The Letter from Hell

By Rachel M. Walaskay

The clandestine letter arrived too late to fulfill its weighty purpose. Upon being deposited into the mailbox by the postal carrier, it sank to the bottom, buried under the accompanying pile of junk mail consisting of advertisement fliers and coupon booklets and lay heavy with remorse. At a glance, the envelope itself was unremarkable – the names and addresses of sender and recipient scrawled out on the face by an unsophisticated pen. Yet, the contents enshrouded within the folds of that envelope carried a significant burden. As her hand reached in to remove the contents of the mailbox, she almost missed the plain envelope resting unobtrusively at the bottom. But as she began to ease the door closed, she noticed the lonely post. Dipping her hand into the mailbox, she scooped it out and absently sorted it into the pile she had already gathered up in her arms, and retreated back into her charming cottage. She set the parcels in the usual spot, atop a small waist-height hallway cabinet that served as a sort of low-priority dumping ground for superfluous correspondences. Some time later, she returned to the spot where the letter now sat buried under the mountain of junk mail. Spring cleaning compelled her to clear out the clutter so that she could revitalize her domicile and begin the process of collecting anew. At first, she began by simply sweeping the entire lot into a trash bag. This, of course, resulted in an avalanche of parcels cascading onto the floor like a waterfall. So, she took a different approach and started sorting through the articles a dozen or so at a time. Once she got her rhythm, it didn’t take long for her to

work through the bulk of the refuse. And, soon she would be rid of all of the excess print materials that plagued her entry-way. As she shuffled and sorted, she nearly missed the letter, which was sandwiched between a Macy’s sale advertisement from last October and an expired pizza coupon insert. However, one crisp, white corner jutted out revealing the misfit envelope. Delicately grabbing the corner between her thumb and forefinger, she gently slipped it out from the pile to reveal the missed message. The handwriting of the sender seemed vaguely familiar, but she did not recognize the return address, so she was unable to surmise who might have sent the item at a glance. Carefully, she slid her finger under the flap to ease the top of the envelope open and reveal the contents. The envelope was sealed irritatingly tight, and to her frustration, she could not open it without effectively destroying it; finally, she managed to rip it apart. Securely tucked inside was a single unharmed sheet of tri-folded paper.
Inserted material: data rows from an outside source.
<file path="src/rtl/assert_macros.svh">
// Assertion macros shared by the RTL files.
// Simulation builds get concurrent assertions; synthesis builds get nothing.
`ifndef ASSERT_MACROS_SVH
`define ASSERT_MACROS_SVH

`ifndef SYNTHESIS

// Checked at every rising clock edge outside reset.
`define ARBP_ASSERT(label, clk, rst, prop) \
   label: assert property (@(posedge clk) disable iff (rst) prop) \
      else $error("assertion failed");

// Checked at every rising clock edge, during reset too.
`define ARBP_ASSERT_ALWAYS(label, clk, prop) \
   label: assert property (@(posedge clk) prop) \
      else $error("assertion failed");

`else

`define ARBP_ASSERT(label, clk, rst, prop)
`define ARBP_ASSERT_ALWAYS(label, clk, prop)

`endif

`endif

</file>
<file path="src/rtl/arbp_pkg.sv">
// ----------------------------------------------------------------------------
// Auto-range brake to PWM package
// Shared constants and state types for the auto-ranging brake light block.
// ----------------------------------------------------------------------------
`default_nettype none

package arbp_pkg;

   // Default field widths.
   localparam int SAMPLE_BITS_DEF = 8;
   localparam int PWM_BITS_DEF    = 10;

   // Reset value of the full scale register, masked to the PWM width.
   localparam int FULL_SCALE_RESET = 1023;

   // Sequencer of the top level.
   typedef enum logic [2:0] {
      ST_IDLE,
      ST_START,
      ST_SCALE,
      ST_SUM,
      ST_EMIT
   } arbp_state_type;

   // Sequencer of the serial scaling unit.
   typedef enum logic [1:0] {
      U_IDLE,
      U_MUL,
      U_DIV
   } arbp_unit_state_type;

endpackage : arbp_pkg

`default_nettype wire

</file>
<file path="src/rtl/arbp_req_if.sv">
// ----------------------------------------------------------------------------
// Brake reading channel
// Valid/ready channel that carries one pair of brake sensor readings per item.
// ----------------------------------------------------------------------------
`default_nettype none

interface arbp_req_if #(
   parameter int SAMPLE_BITS = arbp_pkg::SAMPLE_BITS_DEF
);
   logic                   valid;
   logic                   ready;
   logic [SAMPLE_BITS-1:0] brake_front;
   logic [SAMPLE_BITS-1:0] brake_rear;

   modport source (output valid, output brake_front, output brake_rear, input ready);
   modport sink   (input valid, input brake_front, input brake_rear, output ready);
endinterface : arbp_req_if

`default_nettype wire

</file>
<file path="src/rtl/arbp_rsp_if.sv">
// ----------------------------------------------------------------------------
// PWM duty channel
// Valid/ready channel that carries one PWM compare value per item.
// ----------------------------------------------------------------------------
`default_nettype none

interface arbp_rsp_if #(
   parameter int PWM_BITS = arbp_pkg::PWM_BITS_DEF
);
   logic                valid;
   logic                ready;
   logic [PWM_BITS-1:0] pwm_duty;
   logic                duty_saturated;

   modport source (output valid, output pwm_duty, output duty_saturated, input ready);
   modport sink   (input valid, input pwm_duty, input duty_saturated, output ready);
endinterface : arbp_rsp_if

`default_nettype wire

</file>
<file path="src/rtl/arbp_serial_scale.sv">
// ----------------------------------------------------------------------------
// Serial scaling unit
// Computes diff * full_scale / range with a bit-serial shift-add multiply
// followed by a bit-serial restoring divide, one bit per cycle.
// ----------------------------------------------------------------------------
`default_nettype none

module arbp_serial_scale #(
   parameter int SAMPLE_BITS = arbp_pkg::SAMPLE_BITS_DEF,
   parameter int PWM_BITS    = arbp_pkg::PWM_BITS_DEF
) (
   input  wire logic                   clock,
   input  wire logic                   reset,
   input  wire logic                   start,
   input  wire logic [SAMPLE_BITS-1:0] diff,
   input  wire logic [SAMPLE_BITS-1:0] range,
   input  wire logic [PWM_BITS-1:0]    full_scale,
   output logic                        busy,
   output logic [PWM_BITS-1:0]         quotient
);

   localparam int NUM_BITS = SAMPLE_BITS + PWM_BITS;
   localparam int CNT_BITS = $clog2(NUM_BITS);

   arbp_pkg::arbp_unit_state_type state_ff, state_in;
   logic [CNT_BITS-1:0]    cnt_ff, cnt_in;
   logic [NUM_BITS-1:0]    acc_ff, acc_in;
   logic [PWM_BITS-1:0]    mult_ff, mult_in;
   logic [SAMPLE_BITS-1:0] rem_ff, rem_in;

   logic [SAMPLE_BITS:0]   trial;
   logic                   fits;

   // One restoring division step: bring down the next numerator bit.
   assign trial = {rem_ff, acc_ff[NUM_BITS-1]};
   assign fits  = (trial >= {1'b0, range});

   // Control state.
   always_ff @(posedge clock) begin
      if (reset) begin
         state_ff <= arbp_pkg::U_IDLE;
         cnt_ff   <= '0;
      end else begin
         state_ff <= state_in;
         cnt_ff   <= cnt_in;
      end
   end

   // Datapath shift registers.
   always_ff @(posedge clock) begin
      acc_ff  <= acc_in;
      mult_ff <= mult_in;
      rem_ff  <= rem_in;
   end

   // Sequencer: PWM_BITS multiply steps, then NUM_BITS divide steps.
   always_comb begin
      state_in = state_ff;
      cnt_in   = cnt_ff;
      acc_in   = acc_ff;
      mult_in  = mult_ff;
      rem_in   = rem_ff;
      unique case (state_ff)
         arbp_pkg::U_IDLE: begin
            if (start) begin
               acc_in   = '0;
               mult_in  = full_scale;
               rem_in   = '0;
               cnt_in   = '0;
               state_in = arbp_pkg::U_MUL;
            end
         end
         arbp_pkg::U_MUL: begin
            // Multiplier bits are taken from the most significant end.
            acc_in  = {acc_ff[NUM_BITS-2:0], 1'b0}
                    + (mult_ff[PWM_BITS-1] ? NUM_BITS'(diff) : '0);
            mult_in = {mult_ff[PWM_BITS-2:0], 1'b0};
            if (cnt_ff == CNT_BITS'(PWM_BITS - 1)) begin
               cnt_in   = '0;
               state_in = arbp_pkg::U_DIV;
            end else begin
               cnt_in = cnt_ff + 1'b1;
            end
         end
         arbp_pkg::U_DIV: begin
            // The numerator shifts out at the top as quotient bits enter below.
            rem_in = fits ? SAMPLE_BITS'(trial - {1'b0, range}) : trial[SAMPLE_BITS-1:0];
            acc_in = {acc_ff[NUM_BITS-2:0], fits};
            if (cnt_ff == CNT_BITS'(NUM_BITS - 1)) begin
               cnt_in   = '0;
               state_in = arbp_pkg::U_IDLE;
            end else begin
               cnt_in = cnt_ff + 1'b1;
            end
         end
         default: begin
            state_in = arbp_pkg::U_IDLE;
         end
      endcase
   end

   assign busy     = (state_ff != arbp_pkg::U_IDLE);
   assign quotient = acc_ff[PWM_BITS-1:0];

endmodule : arbp_serial_scale

`default_nettype wire

</file>
<file path="src/rtl/auto_range_brake_to_pwm_top.sv">
// ----------------------------------------------------------------------------
// Auto-ranging brake light PWM
// Scales two brake sensor readings into their observed ranges and combines
// them into a saturated PWM compare value.
// ----------------------------------------------------------------------------
// Usage:
// The req_ch channel takes one item per sensor tick: a front and a rear raw
// reading. The rsp_ch channel gives exactly one item per accepted reading,
// the PWM duty and a flag set when the duty was clipped to full scale.
// The csr port writes the full scale register; write it only while idle.
// Each channel's minimum and maximum are updated first, then both channels
// are scaled in parallel by two serial multiply/divide units, one bit a
// cycle: PWM_BITS multiply steps followed by SAMPLE_BITS + PWM_BITS divide
// steps. An item passes through set-up, scaling, sum and output in turn
// before the block takes the next reading; the result is offered in the
// same cycle that the block is ready again.
// Reset sets full scale to 1023 and every channel's range to 128..129.
// A finished item waits in the output register while the next reading is
// taken in and worked on; if it is still waiting when the next result is
// ready, the block holds that result and accepts nothing further.
// ----------------------------------------------------------------------------
`default_nettype none

`include "assert_macros.svh"

module auto_range_brake_to_pwm_top #(
   parameter int SAMPLE_BITS = arbp_pkg::SAMPLE_BITS_DEF,
   parameter int PWM_BITS    = arbp_pkg::PWM_BITS_DEF
) (
   input  wire logic                clock,
   input  wire logic                reset,
   arbp_req_if.sink                 req_ch,
   arbp_rsp_if.source               rsp_ch,
   input  wire logic                csr_wr_en,
   input  wire logic [PWM_BITS-1:0] csr_wr_data
);

   localparam logic [SAMPLE_BITS-1:0] MIN_RESET = SAMPLE_BITS'(1) << (SAMPLE_BITS - 1);
   localparam logic [SAMPLE_BITS-1:0] MAX_RESET = MIN_RESET + SAMPLE_BITS'(1);
   localparam logic [PWM_BITS-1:0]    FS_RESET  = PWM_BITS'(arbp_pkg::FULL_SCALE_RESET);

   arbp_pkg::arbp_state_type state_ff, state_in;

   logic [PWM_BITS-1:0]    fs_ff;
   logic [SAMPLE_BITS-1:0] reading_ff [2];
   logic [SAMPLE_BITS-1:0] min_ff     [2];
   logic [SAMPLE_BITS-1:0] max_ff     [2];
   logic [SAMPLE_BITS-1:0] diff_ff    [2];
   logic [SAMPLE_BITS-1:0] range_ff   [2];
   logic [PWM_BITS:0]      sum_ff;
   logic                   rsp_valid_ff;
   logic [PWM_BITS-1:0]    rsp_duty_ff;
   logic                   rsp_sat_ff;

   logic                   accept;
   logic                   unit_start;
   logic                   emit;
   logic [1:0]             unit_busy;
   logic [PWM_BITS-1:0]    scaled [2];
   logic [PWM_BITS+1:0]    front_x3;
   logic [SAMPLE_BITS-1:0] new_reading [2];
   logic [SAMPLE_BITS-1:0] span [2];
   logic                   clip;

   assign accept         = req_ch.valid && req_ch.ready;
   assign new_reading[0] = req_ch.brake_front;
   assign new_reading[1] = req_ch.brake_rear;

   // Sequencer state.
   always_ff @(posedge clock) begin
      if (reset) begin
         state_ff <= arbp_pkg::ST_IDLE;
      end else begin
         state_ff <= state_in;
      end
   end

   // Next state and handshake outputs.
   always_comb begin
      state_in     = state_ff;
      req_ch.ready = 1'b0;
      unit_start   = 1'b0;
      emit         = 1'b0;
      unique case (state_ff)
         arbp_pkg::ST_IDLE: begin
            req_ch.ready = 1'b1;
            if (req_ch.valid) begin
               state_in = arbp_pkg::ST_START;
            end
         end
         arbp_pkg::ST_START: begin
            unit_start = 1'b1;
            state_in   = arbp_pkg::ST_SCALE;
         end
         arbp_pkg::ST_SCALE: begin
            if (unit_busy == 2'b00) begin
               state_in = arbp_pkg::ST_SUM;
            end
         end
         arbp_pkg::ST_SUM: begin
            state_in = arbp_pkg::ST_EMIT;
         end
         arbp_pkg::ST_EMIT: begin
            if (!rsp_valid_ff || rsp_ch.ready) begin
               emit     = 1'b1;
               state_in = arbp_pkg::ST_IDLE;
            end
         end
         default: begin
            state_in = arbp_pkg::ST_IDLE;
         end
      endcase
   end

   // Full scale register.
   always_ff @(posedge clock) begin
      if (reset) begin
         fs_ff <= FS_RESET;
      end else if (csr_wr_en) begin
         fs_ff <= csr_wr_data;
      end
   end

   // Per-channel range tracking, updated with the reading as it is accepted.
   always_ff @(posedge clock) begin
      if (reset) begin
         min_ff[0] <= MIN_RESET;
         min_ff[1] <= MIN_RESET;
         max_ff[0] <= MAX_RESET;
         max_ff[1] <= MAX_RESET;
      end else if (accept) begin
         for (int ch = 0; ch < 2; ch++) begin
            if (new_reading[ch] < min_ff[ch]) begin
               min_ff[ch] <= new_reading[ch];
            end
            if (new_reading[ch] > max_ff[ch]) begin
               max_ff[ch] <= new_reading[ch];
            end
         end
      end
   end

   // Offset and span for the scaling units; a zero span divides by one.
   always_comb begin
      for (int ch = 0; ch < 2; ch++) begin
         span[ch] = max_ff[ch] - min_ff[ch];
      end
   end

   always_ff @(posedge clock) begin
      if (accept) begin
         reading_ff[0] <= new_reading[0];
         reading_ff[1] <= new_reading[1];
      end
      if (state_ff == arbp_pkg::ST_START) begin
         for (int ch = 0; ch < 2; ch++) begin
            diff_ff[ch]  <= reading_ff[ch] - min_ff[ch];
            range_ff[ch] <= (span[ch] == '0) ? SAMPLE_BITS'(1) : span[ch];
         end
      end
   end

   // One serial scaling unit per channel.
   arbp_serial_scale #(
      .SAMPLE_BITS (SAMPLE_BITS),
      .PWM_BITS    (PWM_BITS)
   ) u_scale_front (
      .clock      (clock),
      .reset      (reset),
      .start      (unit_start),
      .diff       (diff_ff[0]),
      .range      (range_ff[0]),
      .full_scale (fs_ff),
      .busy       (unit_busy[0]),
      .quotient   (scaled[0])
   );

   arbp_serial_scale #(
      .SAMPLE_BITS (SAMPLE_BITS),
      .PWM_BITS    (PWM_BITS)
   ) u_scale_rear (
      .clock      (clock),
      .reset      (reset),
      .start      (unit_start),
      .diff       (diff_ff[1]),
      .range      (range_ff[1]),
      .full_scale (fs_ff),
      .busy       (unit_busy[1]),
      .quotient   (scaled[1])
   );

   // Front weighted by three quarters, plus rear.
   assign front_x3 = {scaled[0], 1'b0} + (PWM_BITS + 2)'(scaled[0]);

   always_ff @(posedge clock) begin
      if (state_ff == arbp_pkg::ST_SUM) begin
         sum_ff <= (PWM_BITS + 1)'(front_x3[PWM_BITS+1:2]) + (PWM_BITS + 1)'(scaled[1]);
      end
   end

   // Saturation and the output register.
   assign clip = (sum_ff > {1'b0, fs_ff});

   always_ff @(posedge clock) begin
      if (reset) begin
         rsp_valid_ff <= 1'b0;
      end else if (emit) begin
         rsp_valid_ff <= 1'b1;
      end else if (rsp_ch.ready) begin
         rsp_valid_ff <= 1'b0;
      end
   end

   always_ff @(posedge clock) begin
      if (emit) begin
         rsp_duty_ff <= clip ? fs_ff : sum_ff[PWM_BITS-1:0];
         rsp_sat_ff  <= clip;
      end
   end

   assign rsp_ch.valid          = rsp_valid_ff;
   assign rsp_ch.pwm_duty       = rsp_duty_ff;
   assign rsp_ch.duty_saturated = rsp_sat_ff;

   // The tracked range of each channel never collapses.
   `ARBP_ASSERT(a_front_range, clock, reset, min_ff[0] < max_ff[0])
   `ARBP_ASSERT(a_rear_range, clock, reset, min_ff[1] < max_ff[1])
   // The scaling units only run while the sequencer waits on them.
   `ARBP_ASSERT(a_units_in_scale, clock, reset, (unit_busy != 2'b00) |-> (state_ff == arbp_pkg::ST_SCALE))
   // Both units are started together and finish together.
   `ARBP_ASSERT(a_units_lockstep, clock, reset, unit_busy[0] == unit_busy[1])
   // A clipped item carries exactly the full scale value.
   `ARBP_ASSERT(a_sat_full_scale, clock, reset, (rsp_valid_ff && rsp_sat_ff) |-> (rsp_duty_ff == fs_ff))

endmodule : auto_range_brake_to_pwm_top

`default_nettype wire

</file>
<file path="src/flat_wrapper.sv">
// flat-port wrapper written by rule: the top's interface ports become plain ports
module auto_range_brake_to_pwm_top_flat 
#(
   parameter int SAMPLE_BITS = arbp_pkg::SAMPLE_BITS_DEF,
   parameter int PWM_BITS    = arbp_pkg::PWM_BITS_DEF
)
  (clock, reset, csr_wr_en, csr_wr_data, req_ch_valid, req_ch_brake_front, req_ch_brake_rear, req_ch_ready, rsp_ch_valid, rsp_ch_pwm_duty, rsp_ch_duty_saturated, rsp_ch_ready);
  arbp_req_if #(.SAMPLE_BITS(SAMPLE_BITS)) req_ch_i ();
  arbp_rsp_if #(.PWM_BITS(PWM_BITS)) rsp_ch_i ();
  input  wire logic clock;
  input  wire logic reset;
  input  wire logic csr_wr_en;
  input  wire logic [PWM_BITS-1:0] csr_wr_data;
  input wire logic [$bits(req_ch_i.valid)-1:0] req_ch_valid;
  input wire logic [$bits(req_ch_i.brake_front)-1:0] req_ch_brake_front;
  input wire logic [$bits(req_ch_i.brake_rear)-1:0] req_ch_brake_rear;
  output wire logic [$bits(req_ch_i.ready)-1:0] req_ch_ready;
  output wire logic [$bits(rsp_ch_i.valid)-1:0] rsp_ch_valid;
  output wire logic [$bits(rsp_ch_i.pwm_duty)-1:0] rsp_ch_pwm_duty;
  output wire logic [$bits(rsp_ch_i.duty_saturated)-1:0] rsp_ch_duty_saturated;
  input wire logic [$bits(rsp_ch_i.ready)-1:0] rsp_ch_ready;
  assign req_ch_i.valid = req_ch_valid;
  assign req_ch_i.brake_front = req_ch_brake_front;
  assign req_ch_i.brake_rear = req_ch_brake_rear;
  assign req_ch_ready = req_ch_i.ready;
  assign rsp_ch_valid = rsp_ch_i.valid;
  assign rsp_ch_pwm_duty = rsp_ch_i.pwm_duty;
  assign rsp_ch_duty_saturated = rsp_ch_i.duty_saturated;
  assign rsp_ch_i.ready = rsp_ch_ready;
  auto_range_brake_to_pwm_top #(.SAMPLE_BITS(SAMPLE_BITS), .PWM_BITS(PWM_BITS)) u_core (.clock(clock), .reset(reset), .req_ch(req_ch_i), .rsp_ch(rsp_ch_i), .csr_wr_en(csr_wr_en), .csr_wr_data(csr_wr_data));
endmodule
</file>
She liberated it from the massacred envelope and unfolded it to reveal a solitary message scribed in black ink. It read, “I’m sorry. Please forgive me, ~B~” She froze in startled recognition; such a gesture was completely unexpected. Shock kept her fixed in the spot where she stood. Never had she expected him to finally acknowledge his wrongdoing, nor to suddenly develop a moral compass guided by conscience and compassion. Was this some kind of a joke? How was this even possible? He had died suddenly in a car accident nearly six months ago, and here she was holding an apology, hand-written by her interminably unrepentant, long-time absent ex-husband. More questions raced through her mind, and like a hand reaching out from the grave, she felt him clutching at her heart, making it furiously race and pound with the familiar sting of bitterness and resentment. “No,” she thought… “I will not give him power over me again.” Long ago, she had made this promise to herself. She was free of him, and she would never allow him to manipulate and control her again.
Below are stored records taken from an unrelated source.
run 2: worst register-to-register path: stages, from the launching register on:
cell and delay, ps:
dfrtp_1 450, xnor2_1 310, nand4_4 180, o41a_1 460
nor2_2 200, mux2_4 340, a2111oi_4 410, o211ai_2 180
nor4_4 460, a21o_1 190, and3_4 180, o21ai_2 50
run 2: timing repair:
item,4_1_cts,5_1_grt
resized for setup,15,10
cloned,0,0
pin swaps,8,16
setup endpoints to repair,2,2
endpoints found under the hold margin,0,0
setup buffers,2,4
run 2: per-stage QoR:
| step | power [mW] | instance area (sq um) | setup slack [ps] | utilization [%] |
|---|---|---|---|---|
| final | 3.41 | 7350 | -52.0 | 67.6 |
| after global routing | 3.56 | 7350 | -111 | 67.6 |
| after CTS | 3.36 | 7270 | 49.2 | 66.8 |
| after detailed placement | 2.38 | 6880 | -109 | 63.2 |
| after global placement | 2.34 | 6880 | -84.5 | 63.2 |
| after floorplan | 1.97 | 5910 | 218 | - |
[src/rtl/sckt_rsp_if.sv]
// Response channel: status, key, count and occupancy.
interface sckt_rsp_if;
    logic                       valid;
    logic                       ready;
    logic [sckt_pkg::STAT_W-1:0] status;
    logic [sckt_pkg::KEY_W-1:0]  key_out;
    logic [sckt_pkg::CNT_W-1:0]  count_out;
    logic [sckt_pkg::OCC_W-1:0]  occupancy;

    modport source (output valid, output status, output key_out, output count_out,
                    output occupancy, input ready);
    modport sink   (input valid, input status, input key_out, input count_out,
                    input occupancy, output ready);
endinterface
“He is dead and buried,” she declared aloud. “May he burn in hell right where he belongs!” And she marched into the kitchen. Sliding open the drawer next to her classic model gas stove, she retrieved a lighter, which she promptly lit. The flame flickered to life. Lighting the corner of the letter, she walked over to the kitchen sink and placed the burning paper in the tub, where she watched it smoulder until it was nothing but ash.